こうして私のプライベートを知ろうとする男は少なくありません。多くはただの興味本位だと思いますが、彼らが私の名前を呼ぶことを考えただけで私は寒気がします。
私は昼間、貴族の屋敷で下女と働いています。いえ、働いていたと言った方が良いでしょうね。何を隠そう一週間前に屋敷の主人が病に倒れて入院となったため、私は解雇されましたから。明日は新しい働き先を紹介してくれる人材派遣の会社に面接へ行くのです。
(また二重生活が始まるのね……)
私がこうした特殊な店で働くのは、なにもお金のためだけではありません。これは自分の尊厳のためでもります。日中は虐げられて、冷たい水で雑巾を絞るような作業ばかりしていても、夜になれば私は男たちを見下す女王になることが出来ます。
そう、この仕事は、私が私を守るための手段でした。
だから私は客に決して自分の名前を教えたりしません。名前は私を現実世界に戻します。下働きの下女の姿を思い出させるのです。そうすると途端に、私は泣き出してしまうでしょう。

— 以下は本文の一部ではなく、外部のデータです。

## src/rtl/adc_pkg.sv

```systemverilog
// Shared types and Gray/binary helpers for the single-slope row ADC controller.
// The helpers work on a wide word; callers zero-extend and truncate to CNT_W.
package adc_pkg;

    typedef enum logic [1:0] {
        IDLE,
        CONVERT,
        READOUT
    } adc_state_e;

    localparam int unsigned MaxCntW = 32;

    function automatic logic [MaxCntW-1:0] bin2gray(input logic [MaxCntW-1:0] b);
        return b ^ (b >> 1);
    endfunction

    // Each binary bit is the XOR of all Gray bits at or above it.
    function automatic logic [MaxCntW-1:0] gray2bin(input logic [MaxCntW-1:0] g);
        logic [MaxCntW-1:0] b;
        b = g;
        for (int i = 1; i < int'(MaxCntW); i++) begin
            b = b ^ (g >> i);
        end
        return b;
    endfunction

endpackage

```

## src/rtl/row_adc_pix_cell.sv

```systemverilog
// Per-column capture cell: latches the shared count on the first comparator rising edge
// of a conversion, or the saturation code if the column never trips.
module row_adc_pix_cell
    import adc_pkg::*;
#(
    parameter int unsigned CNT_W = 8
) (
    input  logic             clk,
    input  logic             rst_n,
    input  logic             clear_i,
    input  logic             en_i,
    input  logic             saturate_i,
    input  logic             comp_i,
    input  logic [CNT_W-1:0] count_i,
    input  logic [CNT_W-1:0] sat_val_i,
    output logic [CNT_W-1:0] value_o,
    output logic             miss_o
);

    logic             comp_prev_q, comp_prev_d;
    logic             captured_q, captured_d;
    logic             miss_q, miss_d;
    logic [CNT_W-1:0] value_q, value_d;
    logic             trip;

    assign trip = en_i && comp_i && !comp_prev_q && !captured_q;

    always_comb begin
        comp_prev_d = comp_prev_q;
        captured_d  = captured_q;
        miss_d      = miss_q;
        value_d     = value_q;
        if (clear_i) begin
            // The old sample is kept until this conversion overwrites it.
            comp_prev_d = 1'b0;
            captured_d  = 1'b0;
            miss_d      = 1'b0;
        end else begin
            if (en_i) begin
                comp_prev_d = comp_i;
            end
            if (trip) begin
                value_d    = count_i;
                captured_d = 1'b1;
            end else if (saturate_i && !captured_q) begin
                value_d = sat_val_i;
                miss_d  = 1'b1;
            end
        end
    end

    always_ff @(posedge clk or negedge rst_n) begin
        if (!rst_n) begin
            comp_prev_q <= 1'b0;
            captured_q  <= 1'b0;
            miss_q      <= 1'b0;
            value_q     <= '0;
        end else begin
            comp_prev_q <= comp_prev_d;
            captured_q  <= captured_d;
            miss_q      <= miss_d;
            value_q     <= value_d;
        end
    end

    assign value_o = value_q;
    assign miss_o  = miss_q;

endmodule

```

## src/rtl/row_ss_adc_ctrl.sv

```systemverilog
// Single-slope row ADC controller: ramp conversion, per-pixel capture, valid/ready readout.
// Define ADC_GRAY_CNT_EN to run the shared counter and stored samples in Gray code.
module row_ss_adc_ctrl
    import adc_pkg::*;
#(
    parameter  int unsigned NUM_PIXELS = 11,
    parameter  int unsigned CNT_W      = 8,
    localparam int unsigned IDX_W      = $clog2(NUM_PIXELS)
) (
    input  logic                             clk,
    input  logic                             rst_n,
    input  logic                             start,
    input  logic                             abort,
    input  logic [NUM_PIXELS-1:0]            comp,
    output logic                             ramp_en,
    output logic                             busy,
    output logic [NUM_PIXELS-1:0][CNT_W-1:0] stored_values,
    output logic                             rd_valid,
    input  logic                             rd_ready,
    output logic [IDX_W-1:0]                 rd_idx,
    output logic [CNT_W-1:0]                 rd_data,
    output logic                             rd_miss,
    output logic                             done
);

    localparam logic [CNT_W-1:0] MaxCnt  = '1;
    localparam logic [IDX_W-1:0] LastIdx = IDX_W'(NUM_PIXELS - 1);

    adc_state_e       state_q, state_d;
    logic [CNT_W-1:0] cnt_q, cnt_d;
    logic [IDX_W-1:0] idx_q, idx_d;
    logic             done_q, done_d;

    logic [CNT_W-1:0]      cnt_bin;
    logic [CNT_W-1:0]      cnt_bin_inc;
    logic [CNT_W-1:0]      cnt_inc;
    logic [CNT_W-1:0]      sat_val;
    logic [CNT_W-1:0]      sel_value;
    logic [NUM_PIXELS-1:0] miss_vec;
    logic                  cell_clear;
    logic                  cell_en;
    logic                  cell_saturate;
    logic                  xfer;

    assign cnt_bin_inc = cnt_bin + CNT_W'(1);

`ifdef ADC_GRAY_CNT_EN
    assign cnt_bin = CNT_W'(gray2bin(MaxCntW'(cnt_q)));
    assign cnt_inc = CNT_W'(bin2gray(MaxCntW'(cnt_bin_inc)));
    assign sat_val = CNT_W'(bin2gray(MaxCntW'(MaxCnt)));
    assign rd_data = CNT_W'(gray2bin(MaxCntW'(sel_value)));
`else
    assign cnt_bin = cnt_q;
    assign cnt_inc = cnt_bin_inc;
    assign sat_val = MaxCnt;
    assign rd_data = sel_value;
`endif

    // Outputs decoded from registered state so an async reset drops them immediately.
    assign ramp_en   = (state_q == CONVERT);
    assign busy      = (state_q != IDLE);
    assign rd_valid  = (state_q == READOUT) && !abort;
    assign rd_idx    = idx_q;
    assign sel_value = stored_values[idx_q];
    assign rd_miss   = miss_vec[idx_q];
    assign done      = done_q;
    assign xfer      = rd_valid && rd_ready;

    always_comb begin
        state_d       = state_q;
        cnt_d         = cnt_q;
        idx_d         = idx_q;
        done_d        = 1'b0;
        cell_clear    = 1'b0;
        cell_en       = 1'b0;
        cell_saturate = 1'b0;
        if (abort) begin
            state_d = IDLE;
            cnt_d   = '0;
            idx_d   = '0;
        end else begin
            unique case (state_q)
                IDLE: begin
                    if (start) begin
                        state_d    = CONVERT;
                        cnt_d      = '0;
                        cell_clear = 1'b1;
                    end
                end
                CONVERT: begin
                    cell_en = 1'b1;
                    if (cnt_bin == MaxCnt) begin
                        state_d       = READOUT;
                        cnt_d         = '0;
                        idx_d         = '0;
                        cell_saturate = 1'b1;
                    end else begin
                        cnt_d = cnt_inc;
                    end
                end
                READOUT: begin
                    if (xfer) begin
                        if (idx_q == LastIdx) begin
                            state_d = IDLE;
                            idx_d   = '0;
                            done_d  = 1'b1;
                        end else begin
                            idx_d = idx_q + IDX_W'(1);
                        end
                    end
                end
                default: begin
                    state_d = IDLE;
                end
            endcase
        end
    end

    always_ff @(posedge clk or negedge rst_n) begin
        if (!rst_n) begin
            state_q <= IDLE;
            cnt_q   <= '0;
            idx_q   <= '0;
            done_q  <= 1'b0;
        end else begin
            state_q <= state_d;
            cnt_q   <= cnt_d;
            idx_q   <= idx_d;
            done_q  <= done_d;
        end
    end

    for (genvar i = 0; i < NUM_PIXELS; i++) begin : g_pix
        row_adc_pix_cell #(
            .CNT_W(CNT_W)
        ) u_cell (
            .clk       (clk),
            .rst_n     (rst_n),
            .clear_i   (cell_clear),
            .en_i      (cell_en),
            .saturate_i(cell_saturate),
            .comp_i    (comp[i]),
            .count_i   (cnt_q),
            .sat_val_i (sat_val),
            .value_o   (stored_values[i]),
            .miss_o    (miss_vec[i])
        );
    end

endmodule
```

静まり返った部屋の中で、私はメイクポーチを広げて赤く塗られたマニキュアを落とします。鏡の前に立ち派手な金髪のカツラを脱ぐと、くるくるとカールした地味な茶髪が現れます。このままでは清潔感を疑われるので、明日は三つ編みにして行く必要があるでしょう。
知らず知らずのうちに溜め息が出ました。
男たちはプレイを済ませて華やかな現実に戻ります。
私を待つ現実は、あまりにも目を背けたいものでした。